What the task asks: Search the data for the string "select", and report each line where it is found.

******

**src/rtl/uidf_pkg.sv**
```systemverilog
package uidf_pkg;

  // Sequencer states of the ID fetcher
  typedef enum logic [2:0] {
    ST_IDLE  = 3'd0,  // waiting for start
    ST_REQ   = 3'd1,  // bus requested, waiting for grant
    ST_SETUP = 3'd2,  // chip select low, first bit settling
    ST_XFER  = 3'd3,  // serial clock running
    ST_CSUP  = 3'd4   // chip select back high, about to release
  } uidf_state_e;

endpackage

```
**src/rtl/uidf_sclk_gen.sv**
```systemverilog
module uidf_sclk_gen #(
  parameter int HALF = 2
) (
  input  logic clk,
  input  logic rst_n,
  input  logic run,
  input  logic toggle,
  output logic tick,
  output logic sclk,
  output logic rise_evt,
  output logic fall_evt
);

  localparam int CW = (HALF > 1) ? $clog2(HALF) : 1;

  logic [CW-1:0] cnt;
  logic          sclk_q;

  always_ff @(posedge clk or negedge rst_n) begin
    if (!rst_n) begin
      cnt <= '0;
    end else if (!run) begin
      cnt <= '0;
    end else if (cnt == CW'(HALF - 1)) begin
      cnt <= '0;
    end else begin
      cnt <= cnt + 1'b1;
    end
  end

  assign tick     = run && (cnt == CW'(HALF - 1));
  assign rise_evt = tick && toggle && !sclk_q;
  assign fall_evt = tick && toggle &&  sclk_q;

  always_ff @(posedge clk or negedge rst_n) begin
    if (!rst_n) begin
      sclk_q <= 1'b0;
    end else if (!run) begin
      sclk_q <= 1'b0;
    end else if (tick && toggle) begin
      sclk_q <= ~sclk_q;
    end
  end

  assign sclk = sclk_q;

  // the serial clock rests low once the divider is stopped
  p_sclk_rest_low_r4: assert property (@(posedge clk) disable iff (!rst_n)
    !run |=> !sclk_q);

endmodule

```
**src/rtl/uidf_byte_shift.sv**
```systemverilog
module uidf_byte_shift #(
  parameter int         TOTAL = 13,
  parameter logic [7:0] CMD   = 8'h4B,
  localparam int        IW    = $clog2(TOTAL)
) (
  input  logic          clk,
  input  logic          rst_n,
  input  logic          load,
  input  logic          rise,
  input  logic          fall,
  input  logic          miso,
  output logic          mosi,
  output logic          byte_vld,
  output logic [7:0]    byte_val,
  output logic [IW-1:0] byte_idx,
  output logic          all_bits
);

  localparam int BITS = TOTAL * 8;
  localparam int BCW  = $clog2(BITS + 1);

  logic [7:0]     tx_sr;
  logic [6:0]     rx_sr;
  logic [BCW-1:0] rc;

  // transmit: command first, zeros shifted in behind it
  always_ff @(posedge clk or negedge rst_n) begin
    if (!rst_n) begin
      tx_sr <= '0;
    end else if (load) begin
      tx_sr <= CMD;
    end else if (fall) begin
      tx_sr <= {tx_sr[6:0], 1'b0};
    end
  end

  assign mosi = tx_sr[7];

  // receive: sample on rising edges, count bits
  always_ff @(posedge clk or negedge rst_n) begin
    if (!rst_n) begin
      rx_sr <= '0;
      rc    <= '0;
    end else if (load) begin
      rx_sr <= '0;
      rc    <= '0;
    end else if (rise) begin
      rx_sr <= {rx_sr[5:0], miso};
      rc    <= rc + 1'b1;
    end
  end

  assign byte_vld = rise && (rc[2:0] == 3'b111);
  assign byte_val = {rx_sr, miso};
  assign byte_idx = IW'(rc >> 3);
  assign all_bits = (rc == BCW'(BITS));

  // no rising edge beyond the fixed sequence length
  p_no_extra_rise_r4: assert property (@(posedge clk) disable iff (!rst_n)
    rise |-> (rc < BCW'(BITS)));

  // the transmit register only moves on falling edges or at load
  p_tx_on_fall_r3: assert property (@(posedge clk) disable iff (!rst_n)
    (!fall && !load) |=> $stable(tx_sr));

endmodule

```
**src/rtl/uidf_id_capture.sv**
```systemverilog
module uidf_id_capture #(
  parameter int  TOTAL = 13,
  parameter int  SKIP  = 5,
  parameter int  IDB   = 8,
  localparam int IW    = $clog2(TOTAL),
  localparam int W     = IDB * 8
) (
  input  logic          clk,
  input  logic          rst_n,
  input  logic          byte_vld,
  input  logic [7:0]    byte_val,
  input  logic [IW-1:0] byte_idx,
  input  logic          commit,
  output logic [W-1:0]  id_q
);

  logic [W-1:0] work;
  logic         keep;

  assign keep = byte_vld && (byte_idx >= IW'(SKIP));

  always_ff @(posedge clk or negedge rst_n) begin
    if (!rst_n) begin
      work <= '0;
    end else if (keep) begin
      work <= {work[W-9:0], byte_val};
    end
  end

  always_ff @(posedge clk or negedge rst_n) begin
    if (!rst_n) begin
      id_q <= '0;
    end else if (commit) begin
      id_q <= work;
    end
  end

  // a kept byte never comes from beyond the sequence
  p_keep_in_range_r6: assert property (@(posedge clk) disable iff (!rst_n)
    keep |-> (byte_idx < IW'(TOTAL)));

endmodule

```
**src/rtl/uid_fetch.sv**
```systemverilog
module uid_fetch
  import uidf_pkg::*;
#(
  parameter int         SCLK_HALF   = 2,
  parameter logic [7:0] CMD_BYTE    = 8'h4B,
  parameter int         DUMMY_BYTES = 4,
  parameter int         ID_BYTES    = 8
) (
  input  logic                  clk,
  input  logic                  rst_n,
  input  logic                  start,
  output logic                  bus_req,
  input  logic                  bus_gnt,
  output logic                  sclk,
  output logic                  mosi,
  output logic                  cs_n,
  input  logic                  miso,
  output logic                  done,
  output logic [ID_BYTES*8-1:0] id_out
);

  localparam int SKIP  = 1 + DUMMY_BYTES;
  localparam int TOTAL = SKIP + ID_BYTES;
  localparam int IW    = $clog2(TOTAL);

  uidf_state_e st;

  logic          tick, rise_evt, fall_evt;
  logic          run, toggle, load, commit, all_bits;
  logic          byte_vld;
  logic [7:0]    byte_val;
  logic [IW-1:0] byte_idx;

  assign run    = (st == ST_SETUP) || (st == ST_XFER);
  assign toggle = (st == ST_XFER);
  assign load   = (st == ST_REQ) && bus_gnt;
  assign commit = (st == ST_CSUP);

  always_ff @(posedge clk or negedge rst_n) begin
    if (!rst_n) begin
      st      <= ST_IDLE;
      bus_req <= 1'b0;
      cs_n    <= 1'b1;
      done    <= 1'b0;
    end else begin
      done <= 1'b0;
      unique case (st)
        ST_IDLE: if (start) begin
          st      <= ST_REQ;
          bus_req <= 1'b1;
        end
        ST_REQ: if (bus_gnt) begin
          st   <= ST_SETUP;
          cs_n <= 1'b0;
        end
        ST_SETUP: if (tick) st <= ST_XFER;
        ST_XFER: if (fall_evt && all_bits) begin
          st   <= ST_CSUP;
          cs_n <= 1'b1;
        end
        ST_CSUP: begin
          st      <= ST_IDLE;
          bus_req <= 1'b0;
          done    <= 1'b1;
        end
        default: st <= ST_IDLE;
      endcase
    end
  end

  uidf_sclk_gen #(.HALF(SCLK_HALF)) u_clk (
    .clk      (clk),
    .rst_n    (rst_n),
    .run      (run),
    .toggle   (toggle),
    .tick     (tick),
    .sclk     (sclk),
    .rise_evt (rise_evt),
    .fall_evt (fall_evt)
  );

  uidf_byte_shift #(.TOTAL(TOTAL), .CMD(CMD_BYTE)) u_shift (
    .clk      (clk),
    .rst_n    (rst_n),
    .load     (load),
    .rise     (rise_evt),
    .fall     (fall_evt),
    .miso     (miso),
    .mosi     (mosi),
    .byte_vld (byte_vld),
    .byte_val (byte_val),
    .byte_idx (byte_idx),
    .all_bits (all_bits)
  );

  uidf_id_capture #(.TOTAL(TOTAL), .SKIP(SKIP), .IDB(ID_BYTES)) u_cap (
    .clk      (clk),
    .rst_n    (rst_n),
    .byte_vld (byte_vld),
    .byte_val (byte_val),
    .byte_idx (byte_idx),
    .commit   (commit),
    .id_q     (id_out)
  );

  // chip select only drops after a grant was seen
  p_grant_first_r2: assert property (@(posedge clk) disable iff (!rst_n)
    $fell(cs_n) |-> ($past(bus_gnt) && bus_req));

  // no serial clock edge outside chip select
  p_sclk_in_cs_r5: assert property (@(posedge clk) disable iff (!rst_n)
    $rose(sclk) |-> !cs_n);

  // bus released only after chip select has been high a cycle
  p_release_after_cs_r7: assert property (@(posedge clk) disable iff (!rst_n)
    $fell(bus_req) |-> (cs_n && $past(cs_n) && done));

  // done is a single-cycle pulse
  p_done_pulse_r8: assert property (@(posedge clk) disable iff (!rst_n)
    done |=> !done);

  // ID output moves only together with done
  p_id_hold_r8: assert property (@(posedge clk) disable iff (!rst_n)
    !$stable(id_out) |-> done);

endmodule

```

******

Task answer:
    ST_SETUP = 3'd2,  // chip select low, first bit settling
    ST_CSUP  = 3'd4   // chip select back high, about to release
  // chip select only drops after a grant was seen
  // no serial clock edge outside chip select
  // bus released only after chip select has been high a cycle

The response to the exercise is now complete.